The required result is each line of the entries below containing the string "codes".

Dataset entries
■ ■ ■ ■ ■ ■ ■
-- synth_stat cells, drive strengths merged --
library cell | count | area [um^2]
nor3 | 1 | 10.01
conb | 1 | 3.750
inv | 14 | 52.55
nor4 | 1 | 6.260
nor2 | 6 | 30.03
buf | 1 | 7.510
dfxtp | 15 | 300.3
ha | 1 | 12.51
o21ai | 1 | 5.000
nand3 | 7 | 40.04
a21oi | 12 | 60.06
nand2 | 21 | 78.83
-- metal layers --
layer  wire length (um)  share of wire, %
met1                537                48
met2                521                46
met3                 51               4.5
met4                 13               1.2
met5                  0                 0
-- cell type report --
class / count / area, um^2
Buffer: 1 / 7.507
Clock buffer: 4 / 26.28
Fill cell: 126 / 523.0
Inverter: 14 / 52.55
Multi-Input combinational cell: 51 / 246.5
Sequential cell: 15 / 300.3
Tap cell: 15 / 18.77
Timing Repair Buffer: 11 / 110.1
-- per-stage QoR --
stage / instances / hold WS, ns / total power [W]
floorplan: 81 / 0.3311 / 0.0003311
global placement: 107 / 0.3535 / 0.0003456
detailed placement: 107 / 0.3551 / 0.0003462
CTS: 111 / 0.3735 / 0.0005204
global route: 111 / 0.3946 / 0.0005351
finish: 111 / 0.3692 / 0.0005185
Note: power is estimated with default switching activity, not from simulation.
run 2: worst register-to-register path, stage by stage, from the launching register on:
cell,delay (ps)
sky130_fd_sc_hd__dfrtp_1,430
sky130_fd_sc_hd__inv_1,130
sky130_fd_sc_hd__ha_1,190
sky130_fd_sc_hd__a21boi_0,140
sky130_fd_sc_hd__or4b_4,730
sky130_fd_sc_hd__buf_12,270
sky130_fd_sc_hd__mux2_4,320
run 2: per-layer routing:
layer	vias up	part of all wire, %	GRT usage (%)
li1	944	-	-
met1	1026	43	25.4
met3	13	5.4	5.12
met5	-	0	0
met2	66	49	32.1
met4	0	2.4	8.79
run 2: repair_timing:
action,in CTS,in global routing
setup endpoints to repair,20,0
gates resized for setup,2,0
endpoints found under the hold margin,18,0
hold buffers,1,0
$ cat src/rtl/unpack_8b1b.sv
`timescale 1ns/1ps
`default_nettype none
// ============================================================================
// Module   : unpack_8b1b
// Function : Serializes whole bytes into single-bit words, MSB first, through
//            a two-entry (shift + hold) byte buffer.
// Revision : 1.0 - initial release
// ============================================================================
module unpack_8b1b #(
    parameter bit UNPACK_ENABLE = 1'b1
) (
    input  logic       clk,
    input  logic       rst_n,
    input  logic [7:0] din_i,
    input  logic       we_i,
    output logic       full_o,
    output logic [7:0] dout_o,
    output logic       en_o,
    input  logic       re_i,
    output logic       ovf_o
);

    logic [7:0] sh_q, sh_d;
    logic [7:0] hd_q, hd_d;
    logic       sh_v_q, sh_v_d;
    logic       hd_v_q, hd_v_d;
    logic [2:0] cnt_q, cnt_d;
    logic       ovf_q, ovf_d;

    logic       w_full;
    logic       w_accept;
    logic       w_pop;
    logic       w_last;

    assign w_full   = sh_v_q & hd_v_q;
    assign w_accept = we_i & ~w_full;
    assign w_pop    = sh_v_q & re_i;
    assign w_last   = w_pop & (cnt_q == 3'd7);

    always_comb begin
        sh_d   = sh_q;
        hd_d   = hd_q;
        sh_v_d = sh_v_q;
        hd_v_d = hd_v_q;
        cnt_d  = cnt_q;
        ovf_d  = ovf_q;

        if (w_pop) begin
            if (!w_last) begin
                sh_d  = {sh_q[6:0], 1'b0};
                cnt_d = cnt_q + 3'd1;
            end else begin
                cnt_d = 3'd0;
                if (hd_v_q) begin
                    sh_d   = hd_q;
                    hd_v_d = 1'b0;
                end else if (w_accept) begin
                    // Incoming byte bypasses the empty hold register.
                    sh_d = din_i;
                end else begin
                    sh_d   = {sh_q[6:0], 1'b0};
                    sh_v_d = 1'b0;
                end
            end
        end

        if (w_accept) begin
            if (!sh_v_q) begin
                sh_d   = din_i;
                sh_v_d = 1'b1;
                cnt_d  = 3'd0;
            end else if (!w_last) begin
                hd_d   = din_i;
                hd_v_d = 1'b1;
            end
        end

        if (we_i && w_full) begin
            ovf_d = 1'b1;
        end
    end

    // In pass-through mode the registers never leave their reset values.
    always_ff @(posedge clk or negedge rst_n) begin
        if (!rst_n) begin
            sh_q   <= 8'd0;
            hd_q   <= 8'd0;
            sh_v_q <= 1'b0;
            hd_v_q <= 1'b0;
            cnt_q  <= 3'd0;
            ovf_q  <= 1'b0;
        end else if (UNPACK_ENABLE) begin
            sh_q   <= sh_d;
            hd_q   <= hd_d;
            sh_v_q <= sh_v_d;
            hd_v_q <= hd_v_d;
            cnt_q  <= cnt_d;
            ovf_q  <= ovf_d;
        end
    end

    generate
        if (UNPACK_ENABLE) begin : g_serialize
            assign en_o   = sh_v_q;
            assign dout_o = {7'd0, sh_q[7]};
            assign full_o = w_full;
            assign ovf_o  = ovf_q;
        end else begin : g_passthru
            assign en_o   = we_i;
            assign dout_o = din_i;
            assign full_o = 1'b0;
            assign ovf_o  = 1'b0;
        end
    endgenerate

endmodule
`default_nettype wire

$ cat config.mk
export PLATFORM = sky130hd
export DESIGN_NAME = unpack_8b1b
export DESIGN_NICKNAME = d
export VERILOG_FILES = /design/src/rtl/unpack_8b1b.sv
export SDC_FILE = /design/constraint.sdc
export NUM_CORES = 1
export LEC_CHECK = 0
export CAP_MARGIN = 20
export CELL_PAD_IN_SITES_DETAIL_PLACEMENT = 0
export CELL_PAD_IN_SITES_GLOBAL_PLACEMENT = 2
export CORE_MARGIN = 3
export CORE_UTILIZATION = 30
export DETAILED_ROUTE_END_ITERATION = 16
export GPL_TIMING_DRIVEN = 0
export PLACE_DENSITY = 0.81
export RECOVER_POWER = 50
export SETUP_SLACK_MARGIN = 0.05
export SLEW_MARGIN = 40
export SYNTH_ARGS = -nofsm -noshare
export SYNTH_HDL_FRONTEND = slang
export SYNTH_SLANG_ARGS = --single-unit
export TNS_END_PERCENT = 50
$ cat constraint.sdc
create_clock -name clk -period 1.6 [get_ports clk]
set_clock_uncertainty 0.15 [all_clocks]
set_input_delay 0.48 -clock clk [delete_from_list [all_inputs] [get_ports clk]]
set_output_delay 0.48 -clock clk [all_outputs]
set_load 0.02 [all_outputs]
==> results.md, run 1 <==
* Detailed Place HPWL at 2.262 mm
* Initial core utilization at 0.3146
* Peak Freq at 557.2 MHz
* Critical Path AT at 1800 ps
* GP Congestion at 0.8153
* Synth Register Bits at 22
* Yosys top cell by area: dfrtp_1
* CP cell instances: clkdlybuf4s50_1 -> buf_4 -> nand2_2 -> a32o_1 -> a31o_2
* Status: complete, but fails checks
* Crit end category: flip-flop
* CP bufs+invs at 2
* Post-synthesis cell type count at 32
* Synth area leaders: dfrtp_1 (40%), mux2_2 (11%), mux2_4 (8.6%)
* Via count at 1,116
* Crit Path Max Fanout at 10
* Final core occ at 0.4118
* Vias in the first global route at 1,092
* Seq/Total Area, Yosys at 0.3964
* Final nets at 182
* Leak at 0.0007966 uW
* Port Buffers at 15
* EDFF count, synth at 0
* Synth Cell Area at 1389 um^2
* N_diodes at 0
* Area delta synth->final at 30.90%
* Total Routed Length at 3.507 mm
* DRC viols at 0
* CP peak stage delay at 510 ps
* CTS tree: yes
* Fraction of layout cells with a size suffix above 1 at 0.4217
* Worst slew margin at 0.6022
* Vias per inst at 5.119
* Async set-reset flop share out of synthesis at 1.000
* Final Instance Area at 1818 um^2
* CP Class: input pin to flip-flop
* Cell Pwr Density at 1320 nW/um^2
* Failing checks: negative setup slack
* Clock latency on the worst-skew pair at 260 ps
* Maximum clock insertion buffer count at 2
* Critical Path Slowest Stage Cell: clkdlybuf4s50_1
* Synth cell count leaders: dfrtp_1 (22), a21oi_1 (14), mux2_2 (13)
* Die area at 5482 um^2
* Most frequent cell after synthesis: dfrtp_1
* # IOs at 23
* YS warnings at 0
* Worst-path clk slew at 80 ps
* Die H at 74.04 um
* Core Footprint at 4414 um^2
* Drt wl/cell at 16.09 um
* First-pass GRT wire length at 5.575 mm
* Antenna viol nets, final at 0
* Cell family with most CP delay: buffers and inverters
* RSZ-0062 raised after global routing: yes
* Clock period minus worst slack at 1795 ps
* Worst path required time at 1610 ps
* Crit share post-route at 1.122
* Max Cap Viol at 0
* Drt first pass iters at 4
* VDD IR max at 448.3 uV
* Cell count after synthesis at 130
* Sum Neg Setup Slack at -1775 ps
* Worst hold path type: input pin to asynchronous set/reset pin
* Final Max Tran Viols at 0
* Dpl cell area at 1643 um^2
* Post-synthesis average cell area at 10.68 um^2
* CTS Sinks at 22
* GR Util All Layers at 0.1345
* CTS root buf: clkbuf_8
* Top_reg_cell synth: dfrtp_1
* Initial antenna violation count at 0
* Yosys top cell area share at 0.3964
* Worst setup SP type: input pin
* Iter 0 DRT Violations at 57
* Final setup fails at 15
* Worst-Margin Slew at 596.8 ps
* CTS H-tree lvls at 1
* Largest net degree at the start of global routing at 23
* Total gr overflow at 0
* Final hold viol count at 0
* Total CTS buffers at 3
* DIE WIDTH at 74.04 um
* Num rows at 24
* Setup WS post-layout at -194.6 ps
==> config.mk <==
export PLATFORM = sky130hd
export DESIGN_NAME = div_seq
export DESIGN_NICKNAME = d
export VERILOG_FILES = /design/src/rtl/div_seq_pkg.sv /design/src/rtl/div_step.sv /design/src/rtl/div_seq.sv
export SDC_FILE = /design/constraint.sdc
export NUM_CORES = 1
export LEC_CHECK = 0
export ABC_AREA = 1
export BUFFER_PORTS_ARGS = -buffer_cell sky130_fd_sc_hd__buf_2
export CAP_MARGIN = 25
export CORE_MARGIN = 3
export CORE_UTILIZATION = 45
export DETAILED_ROUTE_END_ITERATION = 8
export PLACE_DENSITY_LB_ADDON = 0.2
export SYNTH_ARGS = -nofsm -noshare
export SYNTH_HDL_FRONTEND = slang
export SYNTH_SLANG_ARGS = --single-unit
==> constraint.sdc <==
create_clock -name clk -period 2 [get_ports clk]
set_input_delay 0.2 -clock clk [delete_from_list [all_inputs] [get_ports clk]]
set_output_delay 0.2 -clock clk [all_outputs]
set_load 0.01 [all_outputs]
===== config.mk =====
export PLATFORM = sky130hd
export DESIGN_NAME = win_scanner
export DESIGN_NICKNAME = d
export VERILOG_FILES = /design/src/rtl/connect4_pkg.sv /design/src/rtl/window_match.sv /design/src/rtl/win_scanner.sv
export SDC_FILE = /design/constraint.sdc
export NUM_CORES = 2
export LEC_CHECK = 0
export ABC_CLOCK_PERIOD_IN_PS = 6330
export CELL_PAD_IN_SITES_DETAIL_PLACEMENT = 0
export CELL_PAD_IN_SITES_GLOBAL_PLACEMENT = 1
export CORE_MARGIN = 2
export CORE_UTILIZATION = 43
export DETAILED_ROUTE_END_ITERATION = 8
export PLACE_DENSITY = 0.9
export SLEW_MARGIN = 20
export SYNTH_ARGS = -nofsm -noshare
export SYNTH_HDL_FRONTEND = slang
export SYNTH_SLANG_ARGS = --single-unit

===== constraint.sdc =====
create_clock -name Clk -period 6.33 [get_ports Clk]
set_input_delay 1.5825 -clock Clk [delete_from_list [all_inputs] [get_ports Clk]]
set_output_delay 1.5825 -clock Clk [all_outputs]
set_load 0.01 [all_outputs]

===== src/rtl/connect4_pkg.sv =====
// ============================================================================
// Module  : connect4_pkg
// Purpose : Shared cell codes, line-string geometry and scanner state type.
// Revision: 1.0 - initial release
// ============================================================================
`default_nettype none

package connect4_pkg;

  localparam logic [1:0] CELL_EMPTY = 2'b00;
  localparam logic [1:0] CELL_P1    = 2'b01;
  localparam logic [1:0] CELL_P2    = 2'b10;

  localparam int LINE_BITS        = 398;
  localparam int ROW_REGION_CELLS = 56;
  localparam int PAD_STRIDE       = 8;

  typedef enum logic [1:0] {
    IDLE = 2'd0,
    SCAN = 2'd1,
    DONE = 2'd2
  } scan_state_t;

endpackage

`default_nettype wire


===== src/rtl/window_match.sv =====
// ============================================================================
// Module  : window_match
// Purpose : Flags four identical player codes in a 4-cell window.
// Revision: 1.0 - initial release
// ============================================================================
`default_nettype none

module window_match
  import connect4_pkg::*;
(
  input  logic [7:0] cells,
  output logic       match,
  output logic [1:0] code
);

  logic w_same;
  logic w_player;

  assign w_same   = (cells[7:6] == cells[5:4]) &&
                    (cells[5:4] == cells[3:2]) &&
                    (cells[3:2] == cells[1:0]);
  // Empty and invalid codes never count, which also stops runs across pads.
  assign w_player = (cells[7:6] == CELL_P1) || (cells[7:6] == CELL_P2);
  assign match    = w_same && w_player;
  assign code     = match ? cells[7:6] : CELL_EMPTY;

endmodule

`default_nettype wire


===== src/rtl/win_scanner.sv =====
// ============================================================================
// Module  : win_scanner
// Purpose : Snapshots the packed line string and scans one 4-cell window per
//           cycle for the first four-in-a-row. Optional DRAW_DETECT_EN adds
//           the draw output (full row region with no winner).
// Revision: 1.0 - initial release
// ============================================================================
`default_nettype none

module win_scanner
  import connect4_pkg::*;
#(
  parameter int CELLS = 199,
  parameter int RUN   = 4,
  parameter int IDX_W = 8
) (
  input  logic                 Clk,
  input  logic                 reset,
  input  logic                 start,
  input  logic [LINE_BITS-1:0] line_in,
  output logic                 busy,
  output logic                 done,
  output logic [1:0]           winner,
  output logic [IDX_W-1:0]     win_index
`ifdef DRAW_DETECT_EN
  ,
  output logic                 draw
`endif
);

  localparam logic [IDX_W-1:0] C_LAST_PTR = IDX_W'(CELLS - RUN);

  scan_state_t          r_state;
  logic [LINE_BITS-1:0] r_snap;
  logic [IDX_W-1:0]     r_ptr;

  logic [1:0]           w_cell [CELLS];
  logic [7:0]           w_window;
  logic                 w_match;
  logic [1:0]           w_code;

  for (genvar i = 0; i < CELLS; i++) begin : g_cell
    assign w_cell[i] = r_snap[LINE_BITS-1-2*i -: 2];
  end

  // r_ptr stops at CELLS-RUN, so ptr+3 always stays inside the cell array.
  assign w_window = {w_cell[r_ptr],
                     w_cell[r_ptr + IDX_W'(1)],
                     w_cell[r_ptr + IDX_W'(2)],
                     w_cell[r_ptr + IDX_W'(3)]};

  window_match u_window_match (
    .cells (w_window),
    .match (w_match),
    .code  (w_code)
  );

`ifdef DRAW_DETECT_EN
  logic [ROW_REGION_CELLS-1:0] w_cell_filled;
  logic                        w_row_full;

  for (genvar j = 0; j < ROW_REGION_CELLS; j++) begin : g_row
    if ((j % PAD_STRIDE) == PAD_STRIDE - 1) begin : g_pad
      assign w_cell_filled[j] = 1'b1;
    end else begin : g_board
      assign w_cell_filled[j] = (w_cell[j] != CELL_EMPTY);
    end
  end

  assign w_row_full = &w_cell_filled;
`endif

  always_ff @(posedge Clk) begin
    if (reset) begin
      r_state   <= IDLE;
      r_snap    <= '0;
      r_ptr     <= '0;
      busy      <= 1'b0;
      done      <= 1'b0;
      winner    <= CELL_EMPTY;
      win_index <= '0;
`ifdef DRAW_DETECT_EN
      draw      <= 1'b0;
`endif
    end else begin
      done <= 1'b0;
      case (r_state)
        IDLE: begin
          if (start) begin
            r_snap    <= line_in;
            r_ptr     <= '0;
            winner    <= CELL_EMPTY;
            win_index <= '0;
`ifdef DRAW_DETECT_EN
            draw      <= 1'b0;
`endif
            busy      <= 1'b1;
            r_state   <= SCAN;
          end
        end
        SCAN: begin
          if (w_match) begin
            winner    <= w_code;
            win_index <= r_ptr;
            busy      <= 1'b0;
            done      <= 1'b1;
            r_state   <= DONE;
          end else if (r_ptr == C_LAST_PTR) begin
`ifdef DRAW_DETECT_EN
            draw      <= w_row_full;
`endif
            busy      <= 1'b0;
            done      <= 1'b1;
            r_state   <= DONE;
          end else begin
            r_ptr <= r_ptr + IDX_W'(1);
          end
        end
        DONE: begin
          r_state <= IDLE;
        end
        default: begin
          r_state <= IDLE;
        end
      endcase
    end
  end

endmodule

`default_nettype wire


==> results <==
- The launching point of the worst reg2reg path is r_ptr[2].
- The routed length on met1 is 41,400 um.
- The worst hold path endpoint is r_snap[3].
- The actual slew at the worst max-slew pin is 1.26 ns.
- Setup slack closes at 0.896 ns.
- The worst setup path is captured at a flop.
- From synthesis to final layout, the design area changed by 21.8%.
- The number of antenna violations at the first check in global routing is 1.
- The y dimension of the die is 263 um.
- The initial standard-cell utilization of the core is 0.436.
- Dividing the detail-routed wire length by the instance count gives 25.9 um.
- The final period utilization is 0.859.
- The instance count of the mapped netlist is 3,142.
- For this run, the number of Yosys warnings is 0.
- For this run, design rule violations remaining after detail routing come to 0.
- The overall track demand over capacity in global routing is 0.313.
- Post-CTS timing repair inserted 0 buffers for setup.
- The number of detailed-route iterations in the first pass is 8.
- The number of ports placed on the die boundary is 413.
- In this run the static leakage power is 11.9 nW.
- Setup repair after global routing left no endpoint under its margin.
- The highest routed metal layer is met5.
- Entering global routing, the biggest net connects 199 pins.
- Summing every instance area after synthesis gives 28,800 sq um.
- The finished layout holds 4,290 standard cells, fillers aside.
- STA puts the critical path data arrival time at 5.91 ns.
- On the final layout, the worst clock skew is 0.0309 ns.
- For the worst setup path, the data required time is 6.80 ns.
- The clock input transition at the sequential cells of the worst setup and hold paths is 0.06 ns.
- The netlist uses 81 different library cells.
- The total inserted antenna cells is 0.
- The buffer type at the clock tree root is clkbuf_16.
- The startpoint of the most critical hold path is r_snap[3].
- The area share of the largest cell type after synthesis is 0.292.
- The first-pass GRT wire length is 166,000 um.
- Prior to clock tree synthesis, the placed netlist has a worst setup slack of 1.23 ns.
- The vias per cell is 6.49.
- The capture instance of the worst register-to-register path is win_index[6].
- The max-slew violation count is 0.
- For the worst flop-to-flop path, the logic depth is 14.
- The worst slew margin relative to its limit is 0.160.
- The maximum ir drop on the vdd rail is 172 uV.
- For this run the aggregate overflow at the end of global routing stands at 0.
- Counting along the longest clock path gives a buffer depth of 3.
- Along the worst hold path, the cell count comes to 2.
- The via count of the first global-routing pass is 26,300.
- Counting flops and latches in the post-synthesis netlist gives 420.
- The count of maximum capacitance violations is 0.
- The width of the die is 263 um.
- The number of gates resized after cts is 0.
- The post-cts hold buffer count is 0.
- For this run, the register share of the synthesized area comes to 0.292.
- The CTS tree is built.
- The worst hold path belongs to the class reg -> reg.
- Counting flops with a built-in enable in the synthesized netlist gives 0.
- The worst setup path is launched from a flop.
- The number of H-tree branching levels is 2.
- The hold violation total from the final report came to 0.
- The run finished with clean final reports.
- The post-synth net total is 3,548.
- The design draws 7.44 mW.
- By area the synthesized netlist is led by dfxtp_1, mux4_2, nand2_1, a21oi_1, mux2i_1.
- The dominant synthesized flop cell is dfxtp_1.
- The via count is 27,800.
- The smallest hold slack is 0.467 ns.
- In the detailed route, the total length drawn on met2 is 51,200 um.
- The number of rows created at floorplan is 94.
- The mean instance size in the synthesized netlist is 9.15 sq um.
- The sum of negative setup slack is 0 ns.
- The number of endpoints failing setup at the final stage is 0.
- Based on the critical path, the design can be clocked at up to 184 MHz.
- The last weighted congestion value of the routability-driven placer is 1.06.
- The fraction of final layout cells with drive strength greater than 1 is 0.174.
- The worst register-to-register path has a setup slack of 0.90 ns.
- Summed over all instances, the cell type with the most area after synthesis is dfxtp_1.
- The die footprint is 69,000 sq um.
- The detail route stage leaves a number of antenna-violating nets equal to 0.
- For this block, the initial DRC count from the detailed router was 3,724.
- The number of filler instances in the final layout is 5,945.
- After floorplanning, the core was sized to cover 66,000 sq um.
- TritonCTS created 45 clock buffers.
- The post-detailed-placement half-perimeter wirelength is 81,700 um.
- Once placement completed, the tool counted placed cells totaling 4,209.
- The critical-path maximum fanout is 45.
- The power density over cell area is 212 nW/um^2.
- The CTS sink count is 420.
- After the last flow step, the layout net total stands at 3,798.
- The amount of wire on met3 after detailed routing is 12,300 um.
- Port buffering added 412 buffers.
- Counting I/O delays and the setup requirement, the final critical path takes 5.43 ns.
- The clock latency on the worst-skew pair is 0.60 ns.
- The wire length reported by the detailed router is 111,000 um.
- The worst setup path is of the reg -> reg kind.
- Counting flops with an async set or reset pin after synthesis yields a share of 0.
critical path, stage by stage (launching register included):
cell and delay, ns:
dfxtp_4 0.84, ha_1 0.29, buf_4 0.21, a21oi_4 0.08, xor2_2 0.82, nor2_1 0.51
a32oi_1 0.55, nand4_1 0.27, o211ai_1 0.24, a41o_1 0.30, o2bb2ai_1 0.25, o311ai_2 0.17
buf_4 0.23, nor2_2 0.37, o21ai_1 0.13
synthesized netlist by cell type (all sizes together) (7+ instances only):
library cell and count:
nand2 1004, a21oi 440, dfxtp 420, mux4 369, clkbuf 167, buf 133
mux2i 86, nor2 53, nand3 49, a31oi 30, o21ai 27, mux2 25
o211ai 21, nand4 19, nor3 19, xnor2 19, a32oi 17, o22ai 17
nand3b 15, and3 13, and2 12, nand2b 12, a2111oi 11, nor2b 11
o221ai 11, a211oi 10, a221oi 9, xor2 9, inv 8, or4 8
a22oi 7, a311oi 7, o2111ai 7, o311ai 7
layout make-up:
class / instances / area [sq um] / area share
timing repair buffer: 503 / 4970 / 0.142
tap: 864 / 1080 / 0.0309
clock inverter: 17 / 236 / 0.00675
clock buffer: 64 / 1330 / 0.0380
inverter: 10 / 37.5 / 0.00107
sequential: 420 / 8420 / 0.240
multi-input combinational: 2412 / 19000 / 0.541
registers in the layout, indices dropped and copies added, names as in the netlist:
name	flops
busy	1
done	1
r_ptr	8
r_snap	398
r_state	2
win_index	8
winner	2
cell families after synthesis:
logic type,after synthesis,share of synthesized area
flip-flops,420,0.292
buffers and inverters,310,0.0536
multiplexers,480,0.329
AO/OA/AOI/OAI,661,0.135
XOR/XNOR,28,0.00996
adder cells (fa/ha/maj),5,0.00218
AND/OR/NAND/NOR,1238,0.178
metrics by stage:
stage,instance area (sq um),utilization
after floorplan,28800,-
after global placement,33500,0.507
after detailed placement,33500,0.507
after CTS,35000,0.531
after global routing,35000,0.531
final,35000,0.531
layout by cell type, fill, tap and decap left out, types with 9 or more instances in the layout:
cell type,n
a21oi_1,439
mux2_2,23
o21ai_1,14
and3_1,12
clkbuf_16,47
nand2_1,1003
xnor2_1,11
nor2b_1,11
and2_1,12
nor3_1,19
a32oi_1,17
buf_4,78
a31oi_1,30
nor2_1,51
clkdlybuf4s50_1,411
a2111oi_0,10
clkbuf_8,9
nand3b_1,15
o21ai_0,13
mux2i_1,86
buf_12,13
nand2b_1,12
a221oi_1,9
o22ai_1,17
a211oi_1,10
nand3_1,47
nand4_1,19
o211ai_1,21
dfxtp_1,416
mux4_2,369
o221ai_1,11
per-layer routing:
metal,up-vias,global-route usage
li1,12100,-
met1,13400,0.404
met2,1937,0.496
met3,429,0.0737
met4,2,0.153
met5,-,0
how the worst max path moves through the flow:
stage	from	endpoint	slack, ns
global placement	r_ptr[2]	win_index[3]	1.28
global route	r_ptr[2]	win_index[7]	0.75
detailed placement	r_ptr[2]	win_index[1]	1.23
finish	r_ptr[2]	win_index[6]	0.90
floorplan	r_ptr[0]	win_index[0]	1.39
CTS	r_ptr[2]	win_index[1]	1.22
where the power goes:
group	internal (mW)	total (mW)	switching, mW	leakage [nW]
Clock	1.67	2.79	1.11	0.762
Combinational	0.815	1.60	0.784	7.64
Sequential	2.80	3.06	0.255	3.45
Total	5.29	7.44	2.15	11.9
(Power assumes the default switching activity.)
■ ■ ■ ■ ■ ■ ■
**EXERCISE RESPONSE**
// Purpose : Shared cell codes, line-string geometry and scanner state type.
// Purpose : Flags four identical player codes in a 4-cell window.
  // Empty and invalid codes never count, which also stops runs across pads.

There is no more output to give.